### Exercise description:
Look below for the line that has "pc_value_o 1, rst_kind_o 2, evt_code_o 12". Set down the lines from there through the line that has "2_1_floorplan: 0 / 0.721 / 2.67", exactly as written.

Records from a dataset
<file path="src/rtl/smul_pkg.sv">
package smul_pkg;

    localparam int OP_W   = 18;
    localparam int PROD_W = 2 * OP_W;

    typedef logic signed [OP_W-1:0]   opnd_t;
    typedef logic signed [PROD_W-1:0] prod_t;

    typedef enum logic {
        BSRC_LOCAL = 1'b0,
        BSRC_CHAIN = 1'b1
    } bsrc_e;

    // Decoded (active-high) controls of one pipeline register.
    typedef struct packed {
        logic load;
        logic clear;
    } regctl_t;

    function automatic regctl_t decode_ctl(input logic en_pin, input logic clr_pin,
                                           input bit inv_en, input bit inv_clr);
        regctl_t c;
        c.load  = en_pin ^ inv_en;
        c.clear = clr_pin ^ inv_clr;
        return c;
    endfunction

    // Full-width signed product: both operands sign-extended first.
    function automatic prod_t signed_mul(input opnd_t a, input opnd_t b);
        prod_t ax;
        prod_t bx;
        ax = prod_t'(a);
        bx = prod_t'(b);
        return ax * bx;
    endfunction

endpackage

</file>
<file path="src/rtl/smul_pipe_reg.sv">
module smul_pipe_reg
    import smul_pkg::*;
#(
    parameter int W       = 18,
    parameter bit PRESENT = 1'b1
) (
    input  logic          clk,
    input  regctl_t       ctl,
    input  logic [W-1:0]  d,
    output logic [W-1:0]  q
);

    generate
        if (PRESENT) begin : g_reg
            logic [W-1:0] stage_q = '0;

            always_ff @(posedge clk) begin
                if (ctl.clear)
                    stage_q <= '0;
                else if (ctl.load)
                    stage_q <= d;
            end

            assign q = stage_q;

            AST_CLEAR_WINS: assert property (@(posedge clk)
                ctl.clear |=> (stage_q == '0));
            AST_LOAD_TAKES: assert property (@(posedge clk) disable iff (ctl.clear)
                ctl.load |=> (stage_q == $past(d)));
            AST_IDLE_HOLDS: assert property (@(posedge clk) disable iff (ctl.clear)
                !ctl.load |=> $stable(stage_q));
        end else begin : g_wire
            logic unused_ctl;
            assign unused_ctl = ^{clk, ctl};
            assign q = d;
        end
    endgenerate

endmodule

</file>
<file path="src/rtl/smul_mult.sv">
module smul_mult
    import smul_pkg::*;
(
    input  opnd_t a,
    input  opnd_t b,
    output prod_t p
);

    always_comb begin
        p = signed_mul(a, b);
    end

endmodule

</file>
<file path="src/rtl/smul_slice.sv">
module smul_slice
    import smul_pkg::*;
#(
    parameter bit    USE_AREG  = 1'b1,
    parameter bit    USE_BREG  = 1'b1,
    parameter bit    USE_PREG  = 1'b1,
    parameter bsrc_e B_SRC     = BSRC_LOCAL,
    parameter bit    INV_CLK   = 1'b0,
    parameter bit    INV_CE_A  = 1'b0,
    parameter bit    INV_RST_A = 1'b0,
    parameter bit    INV_CE_B  = 1'b0,
    parameter bit    INV_RST_B = 1'b0,
    parameter bit    INV_CE_P  = 1'b0,
    parameter bit    INV_RST_P = 1'b0
) (
    input  logic                     clk,
    input  logic signed [OP_W-1:0]   a_in,
    input  logic signed [OP_W-1:0]   b_in,
    input  logic signed [OP_W-1:0]   bc_in,
    input  logic                     ce_a,
    input  logic                     rst_a,
    input  logic                     ce_b,
    input  logic                     rst_b,
    input  logic                     ce_p,
    input  logic                     rst_p,
    output logic signed [PROD_W-1:0] p_out,
    output logic signed [OP_W-1:0]   bc_out
);

    localparam int MSB = OP_W - 1;

    logic    act_clk;
    regctl_t ctl_a;
    regctl_t ctl_b;
    regctl_t ctl_p;
    opnd_t   b_pick;
    opnd_t   a_op;
    opnd_t   b_op;
    prod_t   prod;

    assign act_clk = clk ^ INV_CLK;
    assign ctl_a   = decode_ctl(ce_a, rst_a, INV_CE_A, INV_RST_A);
    assign ctl_b   = decode_ctl(ce_b, rst_b, INV_CE_B, INV_RST_B);
    assign ctl_p   = decode_ctl(ce_p, rst_p, INV_CE_P, INV_RST_P);

    generate
        if (B_SRC == BSRC_CHAIN) begin : g_bchain
            logic unused_local;
            assign unused_local = ^b_in;
            assign b_pick = bc_in;
        end else begin : g_blocal
            logic unused_chain;
            assign unused_chain = ^bc_in;
            assign b_pick = b_in;
        end
    endgenerate

    smul_pipe_reg #(.W(OP_W), .PRESENT(USE_AREG)) u_areg (
        .clk (act_clk), .ctl (ctl_a), .d (a_in), .q (a_op)
    );

    smul_pipe_reg #(.W(OP_W), .PRESENT(USE_BREG)) u_breg (
        .clk (act_clk), .ctl (ctl_b), .d (b_pick), .q (b_op)
    );

    smul_mult u_mult (
        .a (a_op), .b (b_op), .p (prod)
    );

    smul_pipe_reg #(.W(PROD_W), .PRESENT(USE_PREG)) u_preg (
        .clk (act_clk), .ctl (ctl_p), .d (prod), .q (p_out)
    );

    assign bc_out = b_op;

    AST_SIGN_RULE: assert property (@(posedge act_clk) disable iff (ctl_p.clear)
        ((a_op != '0) && (b_op != '0)) |->
            ((prod != '0) && (prod[PROD_W-1] == (a_op[MSB] ^ b_op[MSB]))));

endmodule

</file>
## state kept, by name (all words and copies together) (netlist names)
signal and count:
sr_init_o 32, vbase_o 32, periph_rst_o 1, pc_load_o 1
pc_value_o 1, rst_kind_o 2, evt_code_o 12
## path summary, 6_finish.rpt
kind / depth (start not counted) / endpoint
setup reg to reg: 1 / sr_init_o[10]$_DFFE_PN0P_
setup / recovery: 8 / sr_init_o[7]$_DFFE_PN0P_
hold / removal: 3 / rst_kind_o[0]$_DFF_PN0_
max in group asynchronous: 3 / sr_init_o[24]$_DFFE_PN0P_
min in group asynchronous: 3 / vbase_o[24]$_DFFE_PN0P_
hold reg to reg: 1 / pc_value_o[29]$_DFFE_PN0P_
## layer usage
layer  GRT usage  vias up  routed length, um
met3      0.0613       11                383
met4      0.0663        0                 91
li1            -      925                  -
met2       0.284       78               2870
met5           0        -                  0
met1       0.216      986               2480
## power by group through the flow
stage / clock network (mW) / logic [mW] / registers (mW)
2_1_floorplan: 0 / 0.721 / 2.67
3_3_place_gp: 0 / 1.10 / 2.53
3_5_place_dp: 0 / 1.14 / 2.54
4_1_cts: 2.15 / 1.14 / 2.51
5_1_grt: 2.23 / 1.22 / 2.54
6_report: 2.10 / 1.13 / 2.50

### Finished task:
pc_value_o 1, rst_kind_o 2, evt_code_o 12
## path summary, 6_finish.rpt
kind / depth (start not counted) / endpoint
setup reg to reg: 1 / sr_init_o[10]$_DFFE_PN0P_
setup / recovery: 8 / sr_init_o[7]$_DFFE_PN0P_
hold / removal: 3 / rst_kind_o[0]$_DFF_PN0_
max in group asynchronous: 3 / sr_init_o[24]$_DFFE_PN0P_
min in group asynchronous: 3 / vbase_o[24]$_DFFE_PN0P_
hold reg to reg: 1 / pc_value_o[29]$_DFFE_PN0P_
## layer usage
layer  GRT usage  vias up  routed length, um
met3      0.0613       11                383
met4      0.0663        0                 91
li1            -      925                  -
met2       0.284       78               2870
met5           0        -                  0
met1       0.216      986               2480
## power by group through the flow
stage / clock network (mW) / logic [mW] / registers (mW)
2_1_floorplan: 0 / 0.721 / 2.67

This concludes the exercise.